Thank you so much for your help!
Answer Hi Marie Jo,
Accorsing to the manufacturer
"Since the safety and use of trazodone in pregnant women has not been established, it should not be used in women of childbearing potential unless, in the opinion of the physician, the expected benefits justify the potential risk to the fetus. Since trazodone and/or its metabolites have been detected in the milk of lactating animals, it should not be administered to nursing mothers unless the potential benefits justify the possible risks to the child."
I also found the following study:
A multicentre prospective controlled study to determine the safety of trazodone and nefazodone use during pregnancy.
Can J Psychiatry 2003 Mar;48(2):106-10 (ISSN: 0706-7437)

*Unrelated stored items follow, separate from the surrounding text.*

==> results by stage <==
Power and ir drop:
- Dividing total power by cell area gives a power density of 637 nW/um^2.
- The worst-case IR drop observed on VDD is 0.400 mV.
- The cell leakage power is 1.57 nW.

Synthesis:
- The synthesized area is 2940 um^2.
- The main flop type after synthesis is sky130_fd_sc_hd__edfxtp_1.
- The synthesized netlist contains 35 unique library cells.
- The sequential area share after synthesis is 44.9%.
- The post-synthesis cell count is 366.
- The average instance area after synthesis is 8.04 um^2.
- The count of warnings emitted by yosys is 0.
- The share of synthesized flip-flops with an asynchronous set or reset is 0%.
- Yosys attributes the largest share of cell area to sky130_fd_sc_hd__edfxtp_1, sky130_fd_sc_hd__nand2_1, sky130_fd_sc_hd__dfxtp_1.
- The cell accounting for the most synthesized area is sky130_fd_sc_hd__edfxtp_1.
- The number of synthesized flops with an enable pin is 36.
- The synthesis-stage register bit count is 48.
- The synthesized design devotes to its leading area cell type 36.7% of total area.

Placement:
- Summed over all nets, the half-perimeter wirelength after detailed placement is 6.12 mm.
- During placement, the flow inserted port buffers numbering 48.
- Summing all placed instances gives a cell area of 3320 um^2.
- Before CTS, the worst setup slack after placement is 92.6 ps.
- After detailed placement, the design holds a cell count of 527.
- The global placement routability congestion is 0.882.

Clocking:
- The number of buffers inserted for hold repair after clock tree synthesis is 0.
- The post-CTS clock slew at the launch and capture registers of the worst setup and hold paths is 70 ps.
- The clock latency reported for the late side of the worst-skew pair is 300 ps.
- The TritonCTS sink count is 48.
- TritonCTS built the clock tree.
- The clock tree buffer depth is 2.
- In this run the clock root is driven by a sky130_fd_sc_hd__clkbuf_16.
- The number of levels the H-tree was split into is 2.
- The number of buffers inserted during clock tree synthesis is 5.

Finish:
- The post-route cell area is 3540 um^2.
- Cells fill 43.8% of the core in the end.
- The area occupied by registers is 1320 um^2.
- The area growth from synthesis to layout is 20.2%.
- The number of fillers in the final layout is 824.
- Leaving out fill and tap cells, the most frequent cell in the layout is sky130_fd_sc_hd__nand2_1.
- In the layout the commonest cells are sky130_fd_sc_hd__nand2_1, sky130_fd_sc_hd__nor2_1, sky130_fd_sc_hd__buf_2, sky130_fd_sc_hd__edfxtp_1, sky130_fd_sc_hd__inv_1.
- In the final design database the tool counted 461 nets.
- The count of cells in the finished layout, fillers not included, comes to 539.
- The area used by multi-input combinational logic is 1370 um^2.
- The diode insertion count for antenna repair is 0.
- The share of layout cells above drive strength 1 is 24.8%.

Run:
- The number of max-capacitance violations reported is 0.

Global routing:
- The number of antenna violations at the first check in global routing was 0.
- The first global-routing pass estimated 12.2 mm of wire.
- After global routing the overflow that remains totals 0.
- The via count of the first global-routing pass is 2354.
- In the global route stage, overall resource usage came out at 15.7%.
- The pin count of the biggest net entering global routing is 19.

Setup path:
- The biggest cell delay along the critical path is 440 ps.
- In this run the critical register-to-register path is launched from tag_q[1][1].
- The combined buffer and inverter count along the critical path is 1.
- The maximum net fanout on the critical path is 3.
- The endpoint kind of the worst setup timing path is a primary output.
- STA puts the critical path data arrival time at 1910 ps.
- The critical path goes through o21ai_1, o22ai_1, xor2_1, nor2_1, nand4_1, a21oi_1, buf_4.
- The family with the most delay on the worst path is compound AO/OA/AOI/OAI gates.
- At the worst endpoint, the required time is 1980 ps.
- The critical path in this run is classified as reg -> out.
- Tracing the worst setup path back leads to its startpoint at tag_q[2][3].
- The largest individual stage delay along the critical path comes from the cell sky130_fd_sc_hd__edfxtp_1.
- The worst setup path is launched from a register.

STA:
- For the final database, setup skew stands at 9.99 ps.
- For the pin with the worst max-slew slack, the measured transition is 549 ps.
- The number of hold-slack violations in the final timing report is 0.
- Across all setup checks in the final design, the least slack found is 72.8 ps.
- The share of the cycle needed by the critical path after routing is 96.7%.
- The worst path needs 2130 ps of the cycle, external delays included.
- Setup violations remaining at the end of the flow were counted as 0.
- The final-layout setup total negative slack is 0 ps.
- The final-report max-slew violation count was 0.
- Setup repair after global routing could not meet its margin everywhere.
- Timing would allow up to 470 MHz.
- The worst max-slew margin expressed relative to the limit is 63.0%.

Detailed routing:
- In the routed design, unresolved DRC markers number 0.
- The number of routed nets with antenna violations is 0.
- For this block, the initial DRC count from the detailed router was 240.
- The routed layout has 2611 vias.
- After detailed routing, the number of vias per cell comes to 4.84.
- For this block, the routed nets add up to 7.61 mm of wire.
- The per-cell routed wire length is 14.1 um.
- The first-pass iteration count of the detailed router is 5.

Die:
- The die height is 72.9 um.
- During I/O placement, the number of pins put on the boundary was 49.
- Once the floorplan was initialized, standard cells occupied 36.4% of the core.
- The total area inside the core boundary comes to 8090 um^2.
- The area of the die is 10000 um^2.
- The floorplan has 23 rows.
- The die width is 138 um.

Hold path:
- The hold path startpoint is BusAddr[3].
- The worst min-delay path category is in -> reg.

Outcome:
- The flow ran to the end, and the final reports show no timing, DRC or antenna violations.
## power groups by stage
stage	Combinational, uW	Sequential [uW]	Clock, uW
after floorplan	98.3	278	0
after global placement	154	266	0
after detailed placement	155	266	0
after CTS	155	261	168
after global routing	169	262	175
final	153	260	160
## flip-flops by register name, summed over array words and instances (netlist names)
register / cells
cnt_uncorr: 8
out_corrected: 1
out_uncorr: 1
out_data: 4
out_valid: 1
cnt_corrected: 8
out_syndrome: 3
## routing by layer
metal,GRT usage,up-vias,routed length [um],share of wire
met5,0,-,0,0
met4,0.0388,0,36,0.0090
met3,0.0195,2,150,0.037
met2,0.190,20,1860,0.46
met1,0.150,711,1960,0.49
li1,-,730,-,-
### src/rtl/randomizer_pkg.sv
// Shared constants and types for the LFSR randomizer and its sequencing controller.
package randomizer_pkg;

    localparam int unsigned LfsrWidth = 16;

    // Fibonacci feedback taps (bit indices)
    localparam int unsigned TapA = 15;
    localparam int unsigned TapB = 10;
    localparam int unsigned TapC = 9;
    localparam int unsigned TapD = 5;

    localparam logic [LfsrWidth-1:0] DefaultSeed = 16'hACE1;

    typedef enum logic [1:0] {
        StSeed,
        StWait,
        StReady
    } state_e;

    // One shift of the randomizer: feedback enters at the MSB, state moves toward bit 0
    function automatic logic [LfsrWidth-1:0] lfsr_next(input logic [LfsrWidth-1:0] v);
        return {v[TapA] ^ v[TapB] ^ v[TapC] ^ v[TapD], v[LfsrWidth-1:1]};
    endfunction

endpackage

### src/rtl/rr_arbiter.sv
// Combinational round-robin arbiter: first active request at or after ptr wins.
module rr_arbiter #(
    parameter int unsigned NREQ = 4
) (
    input  logic [NREQ-1:0]         req,
    input  logic [$clog2(NREQ)-1:0] ptr,
    output logic [NREQ-1:0]         gnt_oh,
    output logic [$clog2(NREQ)-1:0] gnt_idx
);

    localparam int unsigned IW = $clog2(NREQ);

    logic              found;
    int unsigned       sum;
    logic [IW-1:0]     idx;

    // Scan requesters in rotated order starting from ptr, take the first hit
    always_comb begin
        gnt_oh  = '0;
        gnt_idx = '0;
        found   = 1'b0;
        sum     = 0;
        idx     = '0;
        for (int unsigned i = 0; i < NREQ; i++) begin
            sum = 32'(ptr) + i;
            idx = IW'(sum % NREQ);
            if (!found && req[idx]) begin
                found       = 1'b1;
                gnt_oh[idx] = 1'b1;
                gnt_idx     = idx;
            end
        end
    end

endmodule

### src/rtl/randomizer_ctrl.sv
// Seeds the LFSR randomizer, enforces a shift gap between issued values, recovers from
// the all-zero lockup state and shares the generator among NREQ round-robin requesters.
module randomizer_ctrl
    import randomizer_pkg::*;
#(
    parameter int unsigned          NREQ = 4,
    parameter int unsigned          STEP = 16,
    parameter logic [LfsrWidth-1:0] SEED = DefaultSeed
) (
    input  logic                    clk,
    input  logic                    rst,
    input  logic                    seed_valid,
    input  logic [LfsrWidth-1:0]    seed,
    output logic                    seed_ready,
    input  logic [NREQ-1:0]         req,
    output logic [NREQ-1:0]         gnt,
    output logic                    rnd_valid,
    output logic [LfsrWidth-1:0]    rnd_data,
    output logic [$clog2(NREQ)-1:0] rnd_id,
    output logic                    lockup,
    output logic [LfsrWidth-1:0]    lfsr_ic,
    output logic                    lfsr_start,
    input  logic [LfsrWidth-1:0]    lfsr_q
);

    localparam int unsigned IW = $clog2(NREQ);
    localparam int unsigned CW = (STEP > 1) ? $clog2(STEP) : 1;

    state_e                 state_q;
    logic [LfsrWidth-1:0]   seed_reg_q;
    logic [IW-1:0]          rr_ptr_q;
    logic [CW-1:0]          step_cnt_q;
    logic [NREQ-1:0]        gnt_q;
    logic                   rnd_valid_q;
    logic [LfsrWidth-1:0]   rnd_data_q;
    logic [IW-1:0]          rnd_id_q;
    logic                   lockup_q;

    logic                   seed_accept;
    logic                   zero_state;
    logic [NREQ-1:0]        arb_oh;
    logic [IW-1:0]          arb_idx;

    rr_arbiter #(
        .NREQ (NREQ)
    ) u_arb (
        .req     (req),
        .ptr     (rr_ptr_q),
        .gnt_oh  (arb_oh),
        .gnt_idx (arb_idx)
    );

    // Decoded controls; reset forces a seed load so the randomizer starts from SEED
    always_comb begin
        seed_ready  = ~rst & (state_q != StSeed);
        lfsr_start  = rst | (state_q == StSeed);
        lfsr_ic     = rst ? SEED : seed_reg_q;
        seed_accept = seed_valid & seed_ready;
        // SEED is excluded: the LFSR output is stale until the load lands
        zero_state  = (state_q != StSeed) && (lfsr_q == '0);
    end

    // Sequencer FSM with registered grant and lockup outputs
    always_ff @(posedge clk or posedge rst) begin
        if (rst) begin
            state_q     <= StSeed;
            seed_reg_q  <= SEED;
            rr_ptr_q    <= '0;
            step_cnt_q  <= '0;
            gnt_q       <= '0;
            rnd_valid_q <= 1'b0;
            rnd_data_q  <= '0;
            rnd_id_q    <= '0;
            lockup_q    <= 1'b0;
        end else begin
            gnt_q       <= '0;
            rnd_valid_q <= 1'b0;
            lockup_q    <= 1'b0;
            if (seed_accept) begin
                seed_reg_q <= (seed == '0) ? SEED : seed;
                state_q    <= StSeed;
            end else if (zero_state) begin
                // Never reuse the user seed here, it may be the one that locked up
                seed_reg_q <= SEED;
                state_q    <= StSeed;
                lockup_q   <= 1'b1;
            end else begin
                unique case (state_q)
                    StSeed: begin
                        step_cnt_q <= '0;
                        state_q    <= StWait;
                    end
                    StWait: begin
                        step_cnt_q <= step_cnt_q + 1'b1;
                        if (step_cnt_q == CW'(STEP - 1)) begin
                            state_q <= StReady;
                        end
                    end
                    StReady: begin
                        if (|req) begin
                            gnt_q       <= arb_oh;
                            rnd_valid_q <= 1'b1;
                            rnd_data_q  <= lfsr_q;
                            rnd_id_q    <= arb_idx;
                            rr_ptr_q    <= (arb_idx == IW'(NREQ - 1)) ? '0 : arb_idx + 1'b1;
                            step_cnt_q  <= '0;
                            state_q     <= StWait;
                        end
                    end
                    default: state_q <= StSeed;
                endcase
            end
        end
    end

    assign gnt       = gnt_q;
    assign rnd_valid = rnd_valid_q;
    assign rnd_data  = rnd_data_q;
    assign rnd_id    = rnd_id_q;
    assign lockup    = lockup_q;

endmodule

### config.mk
export PLATFORM = sky130hd
export DESIGN_NAME = randomizer_ctrl
export DESIGN_NICKNAME = d
export VERILOG_FILES = /design/src/rtl/randomizer_pkg.sv /design/src/rtl/rr_arbiter.sv /design/src/rtl/randomizer_ctrl.sv
export SDC_FILE = /design/constraint.sdc
export NUM_CORES = 1
export LEC_CHECK = 0
export CORE_MARGIN = 10
export CORE_UTILIZATION = 46
export DETAILED_ROUTE_END_ITERATION = 10
export PLACE_DENSITY = 0.85
export SYNTH_ARGS = -nofsm -noshare
export SYNTH_HDL_FRONTEND = slang
export SYNTH_SLANG_ARGS = --single-unit
### constraint.sdc
create_clock -name clk -period 3.2 [get_ports clk]
set_clock_uncertainty 0.05 [all_clocks]
set_input_delay 0.96 -clock clk [delete_from_list [all_inputs] [get_ports clk]]
set_output_delay 0.96 -clock clk [all_outputs]
set_load 0.02 [all_outputs]
==> results of run 1 <==
==> cell usage after synthesis (2+ instances only) <==
cell type,number,share of area
mux2_2,7,0.032
a21oi_1,7,0.014
nand2b_1,4,0.010
clkbuf_1,3,0.0045
buf_6,2,0.0090
or2_2,9,0.023
nand3_1,4,0.0080
nand2_1,13,0.020
dfrtp_1,40,0.40
buf_2,6,0.012
ha_1,9,0.045
a31oi_1,2,0.0050
dfstp_2,8,0.084
o21ai_0,11,0.022
a22o_1,9,0.032
or4_1,2,0.0060
a211oi_1,3,0.0090
or3_1,3,0.0075
nor2b_1,11,0.028
nor4_1,7,0.018
nand4_1,2,0.0050
o22a_1,9,0.032
inv_1,6,0.0090
nor3b_1,2,0.0060
nor2_1,11,0.017
mux2i_1,2,0.0080
mux2_1,11,0.050
a222oi_1,4,0.016
o211ai_1,2,0.0060
==> sequential cells by signal (all words and copies together), names as in the netlist, named ones only <==
register,count
seed_reg_q,16
step_cnt_q,4
gnt,4
rnd_id,2
rr_ptr_q,1
rnd_data,16
state_q,2
rnd_valid,1
lockup,1
==> final cells by class <==
cell class	count	area, um^2	area share
clock inverters	2	13.8	0.00392
multi-input cells	162	1200	0.342
well taps	70	87.6	0.0249
clock buffers	6	82.6	0.0235
inverters	6	22.5	0.00641
repair buffers	93	896	0.255
flip-flops and latches	48	1210	0.345
==> per-layer routing <==
layer | track usage | vias to the layer above
met4 | 0.0304 | 0
met3 | 0.0544 | 6
met1 | 0.178 | 1040
met2 | 0.260 | 65
met5 | 0 | -
li1 | - | 1011
==> power breakdown <==
part | switching [mW] | internal, mW
Combinational | 0.208 | 0.210
Clock | 0.200 | 0.177
Sequential | 0.0462 | 0.693
Total | 0.455 | 1.08
==> what timing repair did <==
item	CTS	global route
cloned	0	0
hold buffers	0	0
pin swaps	0	0
gates resized for setup	22	2
setup endpoints to repair	18	2
==> kinds of logic after synthesis <==
group           synth area share
buf+inv                   0.0346
xor+xnor                 0.00701
compound gates             0.158
simple gates               0.182
fa+ha+maj                 0.0451
flops                      0.485
mux                       0.0891
==> final timing paths <==
kind	cells after the start	endpoint	slack (ns)	start
min in group asynchronous	3	seed_reg_q[2]	1.05	rst
hold / removal	1	step_cnt_q[3]	0.44	step_cnt_q[3]
setup / recovery	4	lfsr_ic[11]	0.03	rst
hold reg to reg	1	step_cnt_q[3]	0.44	step_cnt_q[3]
max in group asynchronous	4	asynchronous set/reset pin	1.52	rst
setup reg to reg	8	rr_ptr_q[1]	0.51	register
==> qor.yml, run 1 <==
setup_viol: 0
fmaxAchievable_mhz: 315
grt_start_max_net_pins: 24
path_max_fanout: 19
layout_commonest_cell: "clkdlybuf4s50_1"
grt_overflow: 0
htreeDepth: 2
dr.max_layer_used: "met4"
nets: 364
die_h_um: 93.7
clk_pin_slew_ns: 0.09
worstPathRequired_ns: 2.19
path_cells: "clkdlybuf4s50_1 > buf_12 > or2_2 > dlygate4sd2_1"
maxCapViolations: 0
final_area_um2: 3510
syn_to_final_growth_pct: 40.7
worstMarginPinSlew_ns: 0.574
synth_enable_flop_cells: 0
placed_cell_area_um2: 3430
wl_met2_um: 3330
hold_viol: 0
cts_setup_buffers: 0
met1Wirelength_um: 2700
ir_worst_vdd_uv: 206
drive_gt1_frac: 0.158
finalPower_mw: 1.53
design.core.area_um2: 5170
rsz0062_at_grt: "false"
io-pin-count: 81
worst_slack_ns: 0.0274
antenna_found_initial: 0
drc_errors: 0
syn_inst: 227
slew_violations: 0
critical_path_class: "primary input to output port"
critical_path_arrival_ns: 2.16
io_buffers: 80
yosysWarningCount: 0
routed_via_density: 5.48
ant_nets: 0
cts_inserted_buffers: 5
first_pass_iters: 5
clock_latency_ns: 0.30
power.leakage_nw: 1.57
powerDensity_nw_per_um2: 436
maxSlewHeadroom: 0.613
grt_pass1_vias: 2202
num_rows: 26
syn_area_um2: 2500
wirelength_um: 6590
cp-end-kind: "output port"
hold_ws_ns: 0.439
critPathTopFamily: "buffers and inverters"
critPathMaxStageDelay_ns: 0.45
nFillCells: 408
fin_crit_sh: 0.991
period_minus_slack_ns: 3.17
dieArea_um2: 8780
wl_met3_um: 512
grt_use_total: 0.152
n_antenna_cell: 0
routabilityCongestion: 0.842
cp_num_buf_inv: 3
cts-root-buf: "clkbuf_8"
pre_cts_ws_ns: -0.230
grt_pass1_wl_um: 10800
synth_cell_type_count: 47
seq_area_frac_synth: 0.485
vias: 2122
synth_seq_cells: 48
syn_area_per_cell_um2: 11.0
drtIter0Drc: 79
cts_tree: "built"
critPathLaunchType: "primary input"
dp.cells: 379
fin_cells: 387
status: "completed"
clkSinkCount: 48
ys_async_sr_fraction: 1.00
cts.path.max_buffers: 2
setup_tns_ns: 0
die_x_um: 93.7
syn_nets: 275
final_util: 0.679
holdCritPathClass: "register to register"
post-dp-hpwl_um: 5160
final_cell_mix: "clkdlybuf4s50_1 (62), dfrtp_1 (40), nand2_1 (13)"
initial_core_util: 0.483
cpMaxStageDelayCell: "clkdlybuf4s50_1"
dominantRegCellSynth: "dfrtp_1"
wl_per_cell_um: 17.0
(Power assumes the default switching activity.)
==> run 2: changes to the inputs <==
CORE_MARGIN = not set   (was 10)
SKIP_LAST_GASP = 1   (was not set)
SLEW_MARGIN = 30   (was not set)
==> qor.yml, run 2 (same netlist as run 1, synthesis figures left out) <==
syn_to_final_growth_pct: 39.7
nFillCells: 403
cts_tree: "built"
finalPower_mw: 1.50
die_x_um: 75.7
grt_pass1_wl_um: 9180
nets: 364
setup_tns_ns: 0
vias: 2108
initial_core_util: 0.483
drc_errors: 0
hold_ws_ns: 0.444
grt_use_total: 0.213
dp.cells: 379
fin_cells: 387
setup_viol: 0
grt_overflow: 0
drive_gt1_frac: 0.164
powerDensity_nw_per_um2: 430
post-dp-hpwl_um: 4440
worstPathRequired_ns: 2.19
ir_worst_vdd_uv: 230
htreeDepth: 2
clock_latency_ns: 0.29
wl_per_cell_um: 15.0
pre_cts_ws_ns: -0.215
drtIter0Drc: 75
design.core.area_um2: 5170
cts-root-buf: "clkbuf_8"
die_h_um: 75.7
critical_path_arrival_ns: 2.16
routed_via_density: 5.45
status: "completed"
ant_nets: 0
dieArea_um2: 5730
slew_violations: 0
path_max_fanout: 19
fin_crit_sh: 0.991
routabilityCongestion: 0.788
num_rows: 26
grt_pass1_vias: 2018
worst_slack_ns: 0.0277
io_buffers: 80
cp-end-kind: "output port"
worstMarginPinSlew_ns: 0.557
multi_input_area_um2: 1200
power.leakage_nw: 1.56
clk_pin_slew_ns: 0.09
clkSinkCount: 48
antenna_found_initial: 0
final-seq-area_um2: 1210
cts_inserted_buffers: 5
layout_commonest_cell: "clkdlybuf4s50_1"
critical_path_class: "primary input to output port"
io-pin-count: 81
cts_setup_buffers: 0
fmaxAchievable_mhz: 315
first_pass_iters: 4
final_cell_mix: "clkdlybuf4s50_1 (62), dfrtp_1 (40), nand2_1 (13)"
rsz0062_at_grt: "false"
cts.path.max_buffers: 2
maxCapViolations: 0
wirelength_um: 5820
holdCritPathClass: "register to register"
hold_viol: 0
period_minus_slack_ns: 3.17
grt_start_max_net_pins: 27
critPathLaunchType: "primary input"
n_antenna_cell: 0
maxSlewHeadroom: 0.625
==> run 2: repair_timing <==
item                       in CTS  in global routing
hold buffers                    0                  0
pin swaps                       0                  0
setup endpoints to repair      18                  8
cloned                          0                  0
resized for setup              21                  8
==> run 2: through the flow <==
step / utilization / area (um^2)
after floorplan: - / 2500
after global placement: 0.664 / 3430
after detailed placement: 0.664 / 3430
after CTS: 0.677 / 3500
after global routing: 0.675 / 3490
final: 0.675 / 3490
==> run 2: area by class of cell <==
cell class,instances,area share
well taps,70,0.0251
clock buffers,6,0.0208
repair buffers,93,0.253
clock inverters,2,0.00358
inverters,6,0.00645
multi-input cells,162,0.344
flip-flops and latches,48,0.347
==> run 2: power by group <==
part           switching [mW]  internal (mW)  leakage [nW]
clock network           0.194          0.153        0.0412
logic                   0.206          0.209         0.905
registers              0.0471          0.693         0.616
==> run 2: worst max-delay path, cell delays in order <==
cell and delay, ns:
clkdlybuf4s50_1 0.46, buf_12 0.17, or2_2 0.29, clkdlybuf4s15_1 0.29
==> run 2: final timing paths <==
| kind | cells past startpoint | slack, ns | end | start |
|---|---|---|---|---|
| setup / recovery | 4 | 0.03 | lfsr_ic[7] | rst |
| hold / removal | 1 | 0.44 | rnd_data[3] | rnd_data[3] |
| setup reg to reg | 8 | 0.55 | rr_ptr_q[1] | register |
| hold reg to reg | 1 | 0.44 | rnd_data[3] | rnd_data[3] |
| max in group asynchronous | 4 | 1.60 | seed_reg_q[15] | rst |
| min in group asynchronous | 4 | 1.18 | rnd_data[0] | rst |
==> run 2: per-layer routing <==
layer	vias up	GRT usage	wire length, um
met5	-	0	0
met4	0	0.0556	54
met3	7	0.0595	391
met2	72	0.364	2950
met1	1008	0.268	2420
li1	1021	-	-
==> run 3: changes to the inputs <==
CORE_UTILIZATION = 50   (was 46)
PLACE_DENSITY = 0.93   (was 0.85)
clock period = 3.8 ns   (was 3.2 ns; I/O delays follow)
==> qor.yml, run 3 (same netlist as run 1, synthesis figures left out) <==
post-dp-hpwl_um: 4330
n_antenna_cell: 0
path_max_fanout: 19
fmaxAchievable_mhz: 266
routabilityCongestion: 0.820
drtIter0Drc: 109
critPathLaunchType: "primary input"
wl_met2_um: 3030
drc_errors: 0
first_pass_iters: 6
wl_per_cell_um: 15.7
clkSinkCount: 48
design.core.area_um2: 4750
io-pin-count: 81
layout_commonest_cell: "clkdlybuf4s50_1"
met1Wirelength_um: 2410
vias: 2129
cts-root-buf: "clkbuf_8"
htreeDepth: 2
worstMarginPinSlew_ns: 0.802
grt_overflow: 0
final_cell_mix: "clkdlybuf4s50_1 (76), dfrtp_1 (40), nand2_1 (13)"
grt_start_max_net_pins: 49
die_x_um: 72.7
die_h_um: 72.7
worstPathRequired_ns: 2.61
num_rows: 25
clk_pin_slew_ns: 0.09
maxCapViolations: 0
fin_crit_sh: 0.990
wirelength_um: 5910
rsz0062_at_grt: "false"
critical_path_class: "primary input to output port"
cts_inserted_buffers: 5
dieArea_um2: 5280
powerDensity_nw_per_um2: 387
status: "completed"
critPathMaxStageDelay_ns: 0.54
critical_path_arrival_ns: 2.57
slew_violations: 0
clock_latency_ns: 0.31
cp_num_buf_inv: 3
maxSlewHeadroom: 0.465
routed_via_density: 5.65
power.leakage_nw: 1.52
final_util: 0.737
cp-end-kind: "output port"
hold_viol: 0
startpoint: "rst"
path_cells: "clkdlybuf4s50_1 > buf_12 > or2_2 > clkdlybuf4s50_1"
wl_met3_um: 347
ant_nets: 0
grt_pass1_vias: 1996
cts_tree: "built"
dr.max_layer_used: "met4"
holdCritPathClass: "register to register"
cts.path.max_buffers: 2
period_minus_slack_ns: 3.76
io_buffers: 80
nets: 357
grt_pass1_wl_um: 9320
r2r-start: "rr_ptr_q[1]"
ir_worst_vdd_uv: 246
drive_gt1_frac: 0.139
hold_start: "rnd_data[0]"
critPathMostFrequentCell: "clkdlybuf4s50_1"
setup_tns_ns: 0
antenna_found_initial: 0
grt_use_total: 0.232
initial_core_util: 0.526
syn_to_final_growth_pct: 40.2
critPathTopFamily: "buffers and inverters"
cpMaxStageDelayCell: "clkdlybuf4s50_1"
setup_viol: 0
[run 3: cell types whose count changed in the layout (fill, tap and decap cells not counted)]
cell / previous run / this run
inv_6: 0 / 1
clkbuf_2: 3 / 0
dlymetal6s2s_1: 0 / 4
clkdlybuf4s15_1: 5 / 0
dlygate4sd2_1: 10 / 0
clkbuf_1: 1 / 0
inv_2: 1 / 0
clkdlybuf4s50_1: 62 / 76
buf_4: 12 / 5
bufinv_16: 0 / 1
[run 3: worst reg2reg max path, stage by stage, from the launching register on]
cell       delay, ns
dfrtp_1         0.56
inv_1           0.22
ha_1            0.47
or3b_1          0.42
a2111oi_2       0.43
or2_2           0.24
o211ai_1        0.15
xor2_1          0.17
o21ai_1         0.12
[run 3: final timing paths]
kind	to	slack (ns)	depth (start not counted)
max	lfsr_ic[10]	0.04	4
min	rnd_data[0]	0.44	1
max reg2reg	rr_ptr_q[1]	0.90	8
min reg2reg	rnd_data[0]	0.44	1
max in group asynchronous	asynchronous set/reset pin	1.80	3
min in group asynchronous	seed_reg_q[9]	1.43	3
[run 3: layer usage]
metal,vias up,global-route usage
li1,997,-
met1,1046,0.285
met2,73,0.400
met3,13,0.0539
met4,0,0.0828
met5,-,0
[run 3: repair_timing]
item                                    in CTS  in global routing
endpoints found under the setup margin       0                  4
hold buffers                                 0                  0
gates resized for setup                      0                  4
setup buffers                                0                  0
[run 3: layout make-up]
| type | count | area, um^2 |
|---|---|---|
| fill | 338 | 1250 |
| sequential | 48 | 1210 |
| multi-input combinational | 162 | 1200 |
| timing repair buffer | 86 | 868 |
| tap | 67 | 83.8 |
| clock buffer | 5 | 68.8 |
| clock inverter | 3 | 46.3 |
| inverter | 6 | 23.8 |
[run 3: through the flow]
step / hold slack, ns / instances / worst slack [ns] / instance area, um^2 / total power, mW
CTS: 0.452 / 377 / 0.00748 / 3490 / 1.37
detailed placement: 0.430 / 369 / 0.0136 / 3380 / 0.991
global route: 0.470 / 377 / 0.000267 / 3500 / 1.43
floorplan: 0.395 / 227 / 0.789 / 2500 / 0.834
finish: 0.445 / 377 / 0.0386 / 3500 / 1.36
global placement: 0.414 / 369 / 0.0415 / 3380 / 0.976
[run 3: power by group]
group	leakage [nW]	internal [mW]	switching, mW	total [mW]
clock network	0.0548	0.198	0.178	0.376
logic	0.850	0.184	0.173	0.357
registers	0.616	0.583	0.0406	0.624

Einarson A; Bonari L; Voyer-Lavigne S; Addis A; Matsui D; Johnson Y; Koren G
Motherisk Program, Division of Clinical Pharmacology, Hospital for Sick Children, 555 University Avenue, Toronto, ON M5G 1X8. einarson@sickkids.on.ca.
OBJECTIVES: Trazodone and nefazodone are phenylpiperazine antidepressants. Currently, there are no adequate, well-controlled studies on the fetal safety of these drugs. Our primary objective was to determine whether the use of trazodone or nefazodone during pregnancy is associated with an increased risk for major malformations. Secondary outcomes of interest included rates of spontaneous and therapeutic abortions, rates of premature labour, and birth weight. METHODS: Pregnant women from 5 centres who had been exposed to these drugs (n = 147) were enrolled in the study during their first trimester. We compared the women with 2 groups of women who took either other antidepressant drugs (n = 147) or nonteratogenic drugs (n = 147). All the women were followed up after delivery to ascertain pregnancy outcome and the health of the baby. RESULTS: We have completed 147 follow-ups. There were 121 (82.4%) live births, 20 (13.6%) spontaneous abortions, and 6 (4%) therapeutic abortions. Of the live births, there were 2 (1.6%) major malformations. In all cases, drug exposure occurred during the first trimester, with 52 (35%) of the women using these drugs throughout pregnancy. The mean gestational age at birth was 38 weeks (SD 4.2), and the mean birth weight was 3306.34 g (SD 655). We found no statistically significant differences among the 3 groups in any of the endpoints of interest that we examined. Of the sample, 58 women were exposed to trazodone, and 89 were exposed to nefazodone. CONCLUSION: Our results suggest that these drugs do not increase the rates of major malformations above the baseline rate of 1% to 3%.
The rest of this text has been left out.